Гоша оскалил зубы и с такой силой ударил меня по лицу, что я скатилась со стула. Но Гоша тут же схватил меня за плечи и усадил обратно. Следующие удары я переносила, сжав зубы, но стон непослушно вырывался из груди. Не удержавшись, я вновь упала, подняться сил не было. Наверное, Гоше было не привыкать, но поднимать он меня не стал, он стал меня пинать сапогами. И делал он это с каким-то злорадством, улыбаясь. Так поступают садисты, которым доставляет удовольствие причинять
Видимо, я потеряла сознание, тела своего я не ощущала, всё было словно в тумане, удар сапога пришёлся и по лицу, глаз закрылся, да и вторым глазом я почти ничего не видела, только смутные очертания. Когда пришла в себя, почувствовала холод от бетонного пола. Попыталась встать, не получилось, тело меня просто не слушалось. Не знаю, сколько я так пролежала, день, два.. а может больше. Раз в день приносили заплесневелый кусочек хлеба и воду. Есть не могла, раны и кровь на губах, засохли, причиняя страшную боль. Тело было в синяках и ссадинах, платье было разорвано основательно.

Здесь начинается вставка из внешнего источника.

<file path="src/rtl/axis_audio_pkg.sv">
// Shared types and constants for the stereo AXI-Stream audio blocks.
package axis_audio_pkg;

   localparam int unsigned SAMPLE_W   = 24;
   localparam int unsigned UNITY_GAIN = 128;
   // Number of fractional gain bits (Q1.7 when unity is 128).
   localparam int unsigned GAIN_FRAC  = $clog2(UNITY_GAIN);

   localparam logic signed [SAMPLE_W-1:0] SAMPLE_MAX = 24'sh7F_FFFF;
   localparam logic signed [SAMPLE_W-1:0] SAMPLE_MIN = 24'sh80_0000;

   typedef enum logic [2:0] {
      StRxL,
      StRxR,
      StMult,
      StSat,
      StTxL,
      StTxR
   } vol_state_e;

endpackage

</file>
<file path="src/rtl/gain_sat_channel.sv">
// One audio channel: signed sample times unsigned gain, rescale by the gain's
// fractional bits, and saturate back to the sample range.
module gain_sat_channel
   import axis_audio_pkg::*;
#(
   parameter int unsigned GAIN_W = 8
) (
   input  logic                clk_i,
   input  logic                rst_ni,
   input  logic                mult_en_i,
   input  logic                sat_en_i,
   input  logic [SAMPLE_W-1:0] sample_i,
   input  logic [GAIN_W-1:0]   gain_i,
   output logic [SAMPLE_W-1:0] result_o,
   output logic                sat_o
);

   // Full-precision product: signed sample times zero-extended gain.
   localparam int unsigned ProdW = SAMPLE_W + GAIN_W + 1;

   logic signed [ProdW-1:0] sample_ext;
   logic signed [ProdW-1:0] gain_ext;
   logic signed [ProdW-1:0] product_d, product_q;
   logic signed [ProdW-1:0] shifted;
   logic signed [ProdW-1:0] max_ext, min_ext;
   logic                    sat_hi, sat_lo;
   logic [SAMPLE_W-1:0]     result_d, result_q;

   assign sample_ext = {{(GAIN_W + 1){sample_i[SAMPLE_W-1]}}, sample_i};
   assign gain_ext   = {{(SAMPLE_W + 1){1'b0}}, gain_i};
   assign max_ext    = {{(ProdW - SAMPLE_W){SAMPLE_MAX[SAMPLE_W-1]}}, SAMPLE_MAX};
   assign min_ext    = {{(ProdW - SAMPLE_W){SAMPLE_MIN[SAMPLE_W-1]}}, SAMPLE_MIN};

   // Product and saturated rescale of the registered product.
   always_comb begin
      product_d = sample_ext * gain_ext;
      shifted   = product_q >>> GAIN_FRAC;
      sat_hi    = (shifted > max_ext);
      sat_lo    = (shifted < min_ext);
      result_d  = shifted[SAMPLE_W-1:0];
      if (sat_hi) begin
         result_d = SAMPLE_MAX;
      end else if (sat_lo) begin
         result_d = SAMPLE_MIN;
      end
   end

   // Product captured in the multiply step, result in the saturate step.
   always_ff @(posedge clk_i or negedge rst_ni) begin
      if (!rst_ni) begin
         product_q <= '0;
         result_q  <= '0;
      end else begin
         if (mult_en_i) begin
            product_q <= product_d;
         end
         if (sat_en_i) begin
            result_q <= result_d;
         end
      end
   end

   assign result_o = result_q;
   assign sat_o    = sat_hi | sat_lo;

endmodule

</file>
<file path="src/rtl/axis_volume_ctrl.sv">
// Stereo AXI-Stream volume control: collects a left/right packet, scales both
// channels by per-channel gains that ramp one step per packet, and sends the
// packet back out in the same two-word format.
module axis_volume_ctrl
   import axis_audio_pkg::*;
#(
   parameter int unsigned GAIN_W = 8
) (
   input  logic              axis_clk,
   input  logic              axis_resetn,
   input  logic [31:0]       s_axis_data,
   input  logic              s_axis_valid,
   output logic              s_axis_ready,
   input  logic              s_axis_last,
   output logic [31:0]       m_axis_data,
   output logic              m_axis_valid,
   input  logic              m_axis_ready,
   output logic              m_axis_last,
   input  logic [GAIN_W-1:0] gain_l,
   input  logic [GAIN_W-1:0] gain_r,
   input  logic              mute,
   output logic              clip,
   output logic              frame_err
);

   vol_state_e          state_q, state_d;
   logic [SAMPLE_W-1:0] sample_l_q, sample_l_d;
   logic [SAMPLE_W-1:0] sample_r_q, sample_r_d;
   logic [GAIN_W-1:0]   gain_l_q, gain_l_d;
   logic [GAIN_W-1:0]   gain_r_q, gain_r_d;
   logic [GAIN_W-1:0]   target_l, target_r;
   logic                ready_q, ready_d;
   logic                valid_q, valid_d;
   logic                last_q, last_d;
   logic                clip_q, clip_d;
   logic                frame_err_q, frame_err_d;
   logic                rx_hs, tx_hs;
   logic [SAMPLE_W-1:0] result_l, result_r;
   logic                sat_l, sat_r;
   logic                unused_data;

   // Upper byte of each input word carries no audio.
   assign unused_data = ^s_axis_data[31:SAMPLE_W];

   assign rx_hs    = s_axis_valid & ready_q;
   assign tx_hs    = m_axis_ready & valid_q;
   assign target_l = mute ? '0 : gain_l;
   assign target_r = mute ? '0 : gain_r;

   // One unit toward the target; never leaves the range spanned by cur and tgt.
   function automatic logic [GAIN_W-1:0] ramp_step(input logic [GAIN_W-1:0] cur,
                                                   input logic [GAIN_W-1:0] tgt);
      logic [GAIN_W-1:0] nxt;
      nxt = cur;
      if (cur < tgt) begin
         nxt = cur + GAIN_W'(1);
      end else if (cur > tgt) begin
         nxt = cur - GAIN_W'(1);
      end
      return nxt;
   endfunction

   // Next-state, sample capture, gain ramp and registered output decode.
   always_comb begin
      state_d     = state_q;
      sample_l_d  = sample_l_q;
      sample_r_d  = sample_r_q;
      gain_l_d    = gain_l_q;
      gain_r_d    = gain_r_q;
      frame_err_d = 1'b0;
      clip_d      = 1'b0;
      case (state_q)
         StRxL: begin
            if (rx_hs) begin
               if (!s_axis_last) begin
                  sample_l_d = s_axis_data[SAMPLE_W-1:0];
                  state_d    = StRxR;
               end else begin
                  frame_err_d = 1'b1;
               end
            end
         end
         StRxR: begin
            if (rx_hs) begin
               if (s_axis_last) begin
                  sample_r_d = s_axis_data[SAMPLE_W-1:0];
                  state_d    = StMult;
               end else begin
                  // A second left word replaces the first one.
                  sample_l_d  = s_axis_data[SAMPLE_W-1:0];
                  frame_err_d = 1'b1;
               end
            end
         end
         StMult: state_d = StSat;
         StSat: begin
            clip_d  = sat_l | sat_r;
            state_d = StTxL;
         end
         StTxL: begin
            if (tx_hs) begin
               state_d = StTxR;
            end
         end
         StTxR: begin
            if (tx_hs) begin
               gain_l_d = ramp_step(gain_l_q, target_l);
               gain_r_d = ramp_step(gain_r_q, target_r);
               state_d  = StRxL;
            end
         end
         default: state_d = StRxL;
      endcase
      // Handshake flags follow the state being entered, so they register cleanly.
      ready_d = (state_d == StRxL) || (state_d == StRxR);
      valid_d = (state_d == StTxL) || (state_d == StTxR);
      last_d  = (state_d == StTxR);
   end

   // State and datapath registers, all cleared by reset.
   always_ff @(posedge axis_clk or negedge axis_resetn) begin
      if (!axis_resetn) begin
         state_q     <= StRxL;
         sample_l_q  <= '0;
         sample_r_q  <= '0;
         gain_l_q    <= '0;
         gain_r_q    <= '0;
         ready_q     <= 1'b0;
         valid_q     <= 1'b0;
         last_q      <= 1'b0;
         clip_q      <= 1'b0;
         frame_err_q <= 1'b0;
      end else begin
         state_q     <= state_d;
         sample_l_q  <= sample_l_d;
         sample_r_q  <= sample_r_d;
         gain_l_q    <= gain_l_d;
         gain_r_q    <= gain_r_d;
         ready_q     <= ready_d;
         valid_q     <= valid_d;
         last_q      <= last_d;
         clip_q      <= clip_d;
         frame_err_q <= frame_err_d;
      end
   end

   gain_sat_channel #(
      .GAIN_W (GAIN_W)
   ) u_chan_l (
      .clk_i     (axis_clk),
      .rst_ni    (axis_resetn),
      .mult_en_i (state_q == StMult),
      .sat_en_i  (state_q == StSat),
      .sample_i  (sample_l_q),
      .gain_i    (gain_l_q),
      .result_o  (result_l),
      .sat_o     (sat_l)
   );

   gain_sat_channel #(
      .GAIN_W (GAIN_W)
   ) u_chan_r (
      .clk_i     (axis_clk),
      .rst_ni    (axis_resetn),
      .mult_en_i (state_q == StMult),
      .sat_en_i  (state_q == StSat),
      .sample_i  (sample_r_q),
      .gain_i    (gain_r_q),
      .result_o  (result_r),
      .sat_o     (sat_r)
   );

   assign s_axis_ready = ready_q;
   assign m_axis_valid = valid_q;
   assign m_axis_last  = last_q;
   assign m_axis_data  = {{(32 - SAMPLE_W){1'b0}}, (last_q ? result_r : result_l)};
   assign clip         = clip_q;
   assign frame_err    = frame_err_q;

endmodule

</file>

– Хоть бы я умерла, отмучилась бы, – подумала я, когда железная дверь с шумом открылась.
– Рахматова? На допрос, – услышала я.
– Значит, слышу, – подумала я, пытаясь подняться.
Солдат, что стоял надо мной, видя моё состояние, нагнулся и помог мне встать.

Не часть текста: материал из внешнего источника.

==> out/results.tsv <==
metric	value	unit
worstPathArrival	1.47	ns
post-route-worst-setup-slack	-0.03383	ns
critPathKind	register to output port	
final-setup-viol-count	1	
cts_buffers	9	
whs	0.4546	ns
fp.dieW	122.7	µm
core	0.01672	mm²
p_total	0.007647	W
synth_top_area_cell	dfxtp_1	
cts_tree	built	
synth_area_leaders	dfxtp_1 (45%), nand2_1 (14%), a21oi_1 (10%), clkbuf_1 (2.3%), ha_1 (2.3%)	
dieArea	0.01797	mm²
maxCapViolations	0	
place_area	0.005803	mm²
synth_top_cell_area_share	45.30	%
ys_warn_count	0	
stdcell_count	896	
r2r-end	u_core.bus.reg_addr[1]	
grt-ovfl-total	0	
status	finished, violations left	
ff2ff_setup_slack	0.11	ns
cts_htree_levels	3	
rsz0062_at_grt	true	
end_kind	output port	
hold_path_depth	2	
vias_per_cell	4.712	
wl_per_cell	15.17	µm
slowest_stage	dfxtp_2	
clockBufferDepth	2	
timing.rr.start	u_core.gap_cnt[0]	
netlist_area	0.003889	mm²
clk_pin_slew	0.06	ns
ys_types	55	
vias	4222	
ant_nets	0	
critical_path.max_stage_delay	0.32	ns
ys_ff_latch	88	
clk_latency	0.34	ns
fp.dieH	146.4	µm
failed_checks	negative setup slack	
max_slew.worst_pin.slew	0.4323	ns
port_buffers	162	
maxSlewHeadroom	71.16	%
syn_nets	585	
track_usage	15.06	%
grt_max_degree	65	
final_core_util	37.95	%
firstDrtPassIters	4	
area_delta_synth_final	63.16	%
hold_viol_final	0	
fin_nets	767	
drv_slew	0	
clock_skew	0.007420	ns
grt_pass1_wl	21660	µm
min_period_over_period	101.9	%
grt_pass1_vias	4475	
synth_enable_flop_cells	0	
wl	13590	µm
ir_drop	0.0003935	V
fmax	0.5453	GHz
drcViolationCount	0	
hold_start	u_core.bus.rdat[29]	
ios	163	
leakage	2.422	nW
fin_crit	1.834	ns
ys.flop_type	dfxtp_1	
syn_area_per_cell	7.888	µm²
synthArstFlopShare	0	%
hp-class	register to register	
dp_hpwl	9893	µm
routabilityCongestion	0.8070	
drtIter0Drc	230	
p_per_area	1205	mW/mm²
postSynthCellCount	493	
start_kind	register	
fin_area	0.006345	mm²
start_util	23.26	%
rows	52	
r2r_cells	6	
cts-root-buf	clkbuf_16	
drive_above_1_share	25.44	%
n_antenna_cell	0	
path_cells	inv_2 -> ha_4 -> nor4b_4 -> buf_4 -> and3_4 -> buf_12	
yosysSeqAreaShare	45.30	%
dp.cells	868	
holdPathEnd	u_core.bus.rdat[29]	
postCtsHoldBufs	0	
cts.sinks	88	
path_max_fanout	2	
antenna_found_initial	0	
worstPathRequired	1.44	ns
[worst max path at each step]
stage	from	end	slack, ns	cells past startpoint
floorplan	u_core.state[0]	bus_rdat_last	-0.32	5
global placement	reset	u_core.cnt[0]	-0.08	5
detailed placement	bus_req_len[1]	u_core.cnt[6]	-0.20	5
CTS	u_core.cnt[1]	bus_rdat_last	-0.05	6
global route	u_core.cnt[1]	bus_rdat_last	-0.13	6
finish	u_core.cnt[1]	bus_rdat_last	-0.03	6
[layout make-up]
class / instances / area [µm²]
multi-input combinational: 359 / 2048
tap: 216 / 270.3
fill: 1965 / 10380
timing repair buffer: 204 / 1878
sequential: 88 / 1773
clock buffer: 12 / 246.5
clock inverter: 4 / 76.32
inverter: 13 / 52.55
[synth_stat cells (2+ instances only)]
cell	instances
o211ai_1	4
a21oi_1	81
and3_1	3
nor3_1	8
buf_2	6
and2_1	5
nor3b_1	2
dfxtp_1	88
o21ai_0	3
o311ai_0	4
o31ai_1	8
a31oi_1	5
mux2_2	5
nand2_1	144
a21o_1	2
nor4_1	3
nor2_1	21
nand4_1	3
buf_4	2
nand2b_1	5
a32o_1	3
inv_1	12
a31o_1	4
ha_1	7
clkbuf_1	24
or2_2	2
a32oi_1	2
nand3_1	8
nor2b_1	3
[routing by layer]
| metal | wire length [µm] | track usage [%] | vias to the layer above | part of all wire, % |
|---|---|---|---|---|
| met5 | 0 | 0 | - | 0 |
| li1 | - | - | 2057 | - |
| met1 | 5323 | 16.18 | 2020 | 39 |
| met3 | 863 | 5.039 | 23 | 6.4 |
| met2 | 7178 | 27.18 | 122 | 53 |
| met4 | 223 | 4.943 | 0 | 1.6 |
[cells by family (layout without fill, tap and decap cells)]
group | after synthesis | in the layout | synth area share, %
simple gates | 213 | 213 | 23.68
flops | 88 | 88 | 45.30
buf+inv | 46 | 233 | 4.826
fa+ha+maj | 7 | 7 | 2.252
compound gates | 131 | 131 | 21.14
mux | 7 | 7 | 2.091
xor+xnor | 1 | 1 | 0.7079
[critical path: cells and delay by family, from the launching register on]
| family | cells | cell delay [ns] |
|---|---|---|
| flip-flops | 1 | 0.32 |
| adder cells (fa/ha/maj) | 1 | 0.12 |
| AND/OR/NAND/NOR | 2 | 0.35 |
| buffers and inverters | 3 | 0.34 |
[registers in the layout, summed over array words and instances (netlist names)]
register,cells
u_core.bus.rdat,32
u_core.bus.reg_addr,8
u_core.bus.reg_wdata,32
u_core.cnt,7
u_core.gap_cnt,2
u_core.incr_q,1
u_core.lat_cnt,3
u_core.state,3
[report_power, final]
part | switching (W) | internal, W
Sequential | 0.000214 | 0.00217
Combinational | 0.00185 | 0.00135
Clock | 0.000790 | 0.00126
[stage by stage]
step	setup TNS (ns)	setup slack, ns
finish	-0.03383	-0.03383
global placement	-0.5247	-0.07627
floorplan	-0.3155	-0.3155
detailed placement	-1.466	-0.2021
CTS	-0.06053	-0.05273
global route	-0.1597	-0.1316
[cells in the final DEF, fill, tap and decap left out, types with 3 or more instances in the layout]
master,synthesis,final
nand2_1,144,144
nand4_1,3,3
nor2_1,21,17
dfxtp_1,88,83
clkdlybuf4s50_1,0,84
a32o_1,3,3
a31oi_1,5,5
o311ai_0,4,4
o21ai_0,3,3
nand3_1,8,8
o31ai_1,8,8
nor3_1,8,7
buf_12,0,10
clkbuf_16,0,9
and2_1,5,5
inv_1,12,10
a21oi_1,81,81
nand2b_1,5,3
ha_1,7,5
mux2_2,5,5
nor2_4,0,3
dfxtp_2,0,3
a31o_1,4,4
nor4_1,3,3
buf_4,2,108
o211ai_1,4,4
## src/rtl/cat_trace_capture.sv

```systemverilog
// Trace capture beside the cat controller: FIFO of non-zero output cycles,
// y17 payload counter with sticky alarm. Optional macro: CAT_TRACE_TIMESTAMP_EN.
// Ports:
//   clk, rst            clock, async active-high reset
//   cap_en              record push enable (counters always run)
//   x_in[10:0]          controller inputs
//   y_in[21:0]          controller outputs
//   rec_data/valid/ready  head record handshake (REC_W = 33 or 49)
//   fill[6:0]           FIFO occupancy
//   ovf, drop_cnt       sticky overflow, saturating drop count
//   pay_cnt, alarm      saturating y17 count, sticky alarm
module cat_trace_capture #(
  parameter int unsigned DEPTH    = 8,
  parameter int unsigned ALARM_TH = 5,
`ifdef CAT_TRACE_TIMESTAMP_EN
  localparam int unsigned REC_W   = 49
`else
  localparam int unsigned REC_W   = 33
`endif
) (
  input  logic             clk,
  input  logic             rst,
  input  logic             cap_en,
  input  logic [10:0]      x_in,
  input  logic [21:0]      y_in,
  output logic [REC_W-1:0] rec_data,
  output logic             rec_valid,
  input  logic             rec_ready,
  output logic [6:0]       fill,
  output logic             ovf,
  output logic [7:0]       drop_cnt,
  output logic [7:0]       pay_cnt,
  output logic             alarm
);

  localparam int unsigned AW = $clog2(DEPTH);

  logic [REC_W-1:0] mem_q [DEPTH];
  logic [AW-1:0]    rd_q, rd_d, wr_q, wr_d;
  logic [6:0]       fill_q, fill_d;
  logic [REC_W-1:0] rec_q, rec_d;
  logic             vld_q;
  logic             ovf_q, ovf_d;
  logic [7:0]       drop_q, drop_d;
  logic [7:0]       pay_q, pay_d;
  logic             alarm_q, alarm_d;
  logic [REC_W-1:0] rec_new;
  logic             push_req, pop, full, push_ok;

`ifdef CAT_TRACE_TIMESTAMP_EN
  logic [15:0] ts_q;

  always_ff @(posedge clk or posedge rst) begin
    if (rst) ts_q <= '0;
    else     ts_q <= ts_q + 16'd1;
  end

  assign rec_new = {ts_q, x_in, y_in};
`else
  assign rec_new = {x_in, y_in};
`endif

  assign push_req = cap_en && (y_in != '0);
  assign pop      = vld_q && rec_ready;
  assign full     = (fill_q == 7'(DEPTH));
  // When full, a same-edge pop frees the slot the push lands in.
  assign push_ok  = push_req && (!full || pop);

  always_comb begin
    rd_d    = rd_q + AW'(pop);
    wr_d    = wr_q + AW'(push_ok);
    fill_d  = fill_q + {6'd0, push_ok} - {6'd0, pop};
    ovf_d   = ovf_q;
    drop_d  = drop_q;
    pay_d   = pay_q;
    rec_d   = rec_q;
    if (push_req && full && !pop) begin
      ovf_d = 1'b1;
      if (drop_q != 8'hFF) drop_d = drop_q + 8'd1;
    end
    if (y_in[16] && pay_q != 8'hFF) pay_d = pay_q + 8'd1;
    alarm_d = alarm_q || (pay_d >= 8'(ALARM_TH));
    // Next head comes from storage, or from the record being written
    // when that record lands in the head slot.
    if (fill_d != '0) begin
      if (push_ok && rd_d == wr_q) rec_d = rec_new;
      else                         rec_d = mem_q[rd_d];
    end
  end

  always_ff @(posedge clk) begin
    if (push_ok) mem_q[wr_q] <= rec_new;
  end

  always_ff @(posedge clk or posedge rst) begin
    if (rst) begin
      rd_q    <= '0;
      wr_q    <= '0;
      fill_q  <= '0;
      rec_q   <= '0;
      vld_q   <= 1'b0;
      ovf_q   <= 1'b0;
      drop_q  <= '0;
      pay_q   <= '0;
      alarm_q <= 1'b0;
    end else begin
      rd_q    <= rd_d;
      wr_q    <= wr_d;
      fill_q  <= fill_d;
      rec_q   <= rec_d;
      vld_q   <= (fill_d != '0);
      ovf_q   <= ovf_d;
      drop_q  <= drop_d;
      pay_q   <= pay_d;
      alarm_q <= alarm_d;
    end
  end

  assign rec_data  = rec_q;
  assign rec_valid = vld_q;
  assign fill      = fill_q;
  assign ovf       = ovf_q;
  assign drop_cnt  = drop_q;
  assign pay_cnt   = pay_q;
  assign alarm     = alarm_q;

endmodule

```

– Спасибо, – пробормотала я с трудом, пытаясь взглянуть на парня.
– Да расскажи ты им, что они просят, убьют ведь, – с сожалением сказал солдат, с винтовкой за спиной.
– Умоляю! Застрели меня! Я не выдержу больше. Я ни в чём не виновата, поверь мне, – хриплым голосом, сказала я, пытаясь схватить его за руку.
– Да ты что? С ума сошла? Меня самого потом расстреляют. Иди за мной, – ответил он, отдёргивая руку и снимая с плеча ружьё.
Я, прихрамывая на одну ногу и волоча за собой другую, пошла за ним, с ужасом думая, что со мной всё опять повторится, насилие и побои. Но меня не допрашивали. Савелий Иванович был сердит и малословен. Меня сковал страх от мысли, что они вместе с Гошей опять будут измываться надо мной. Но он брезгливо оглядел меня и протянул два листа бумаги, исписанные от руки.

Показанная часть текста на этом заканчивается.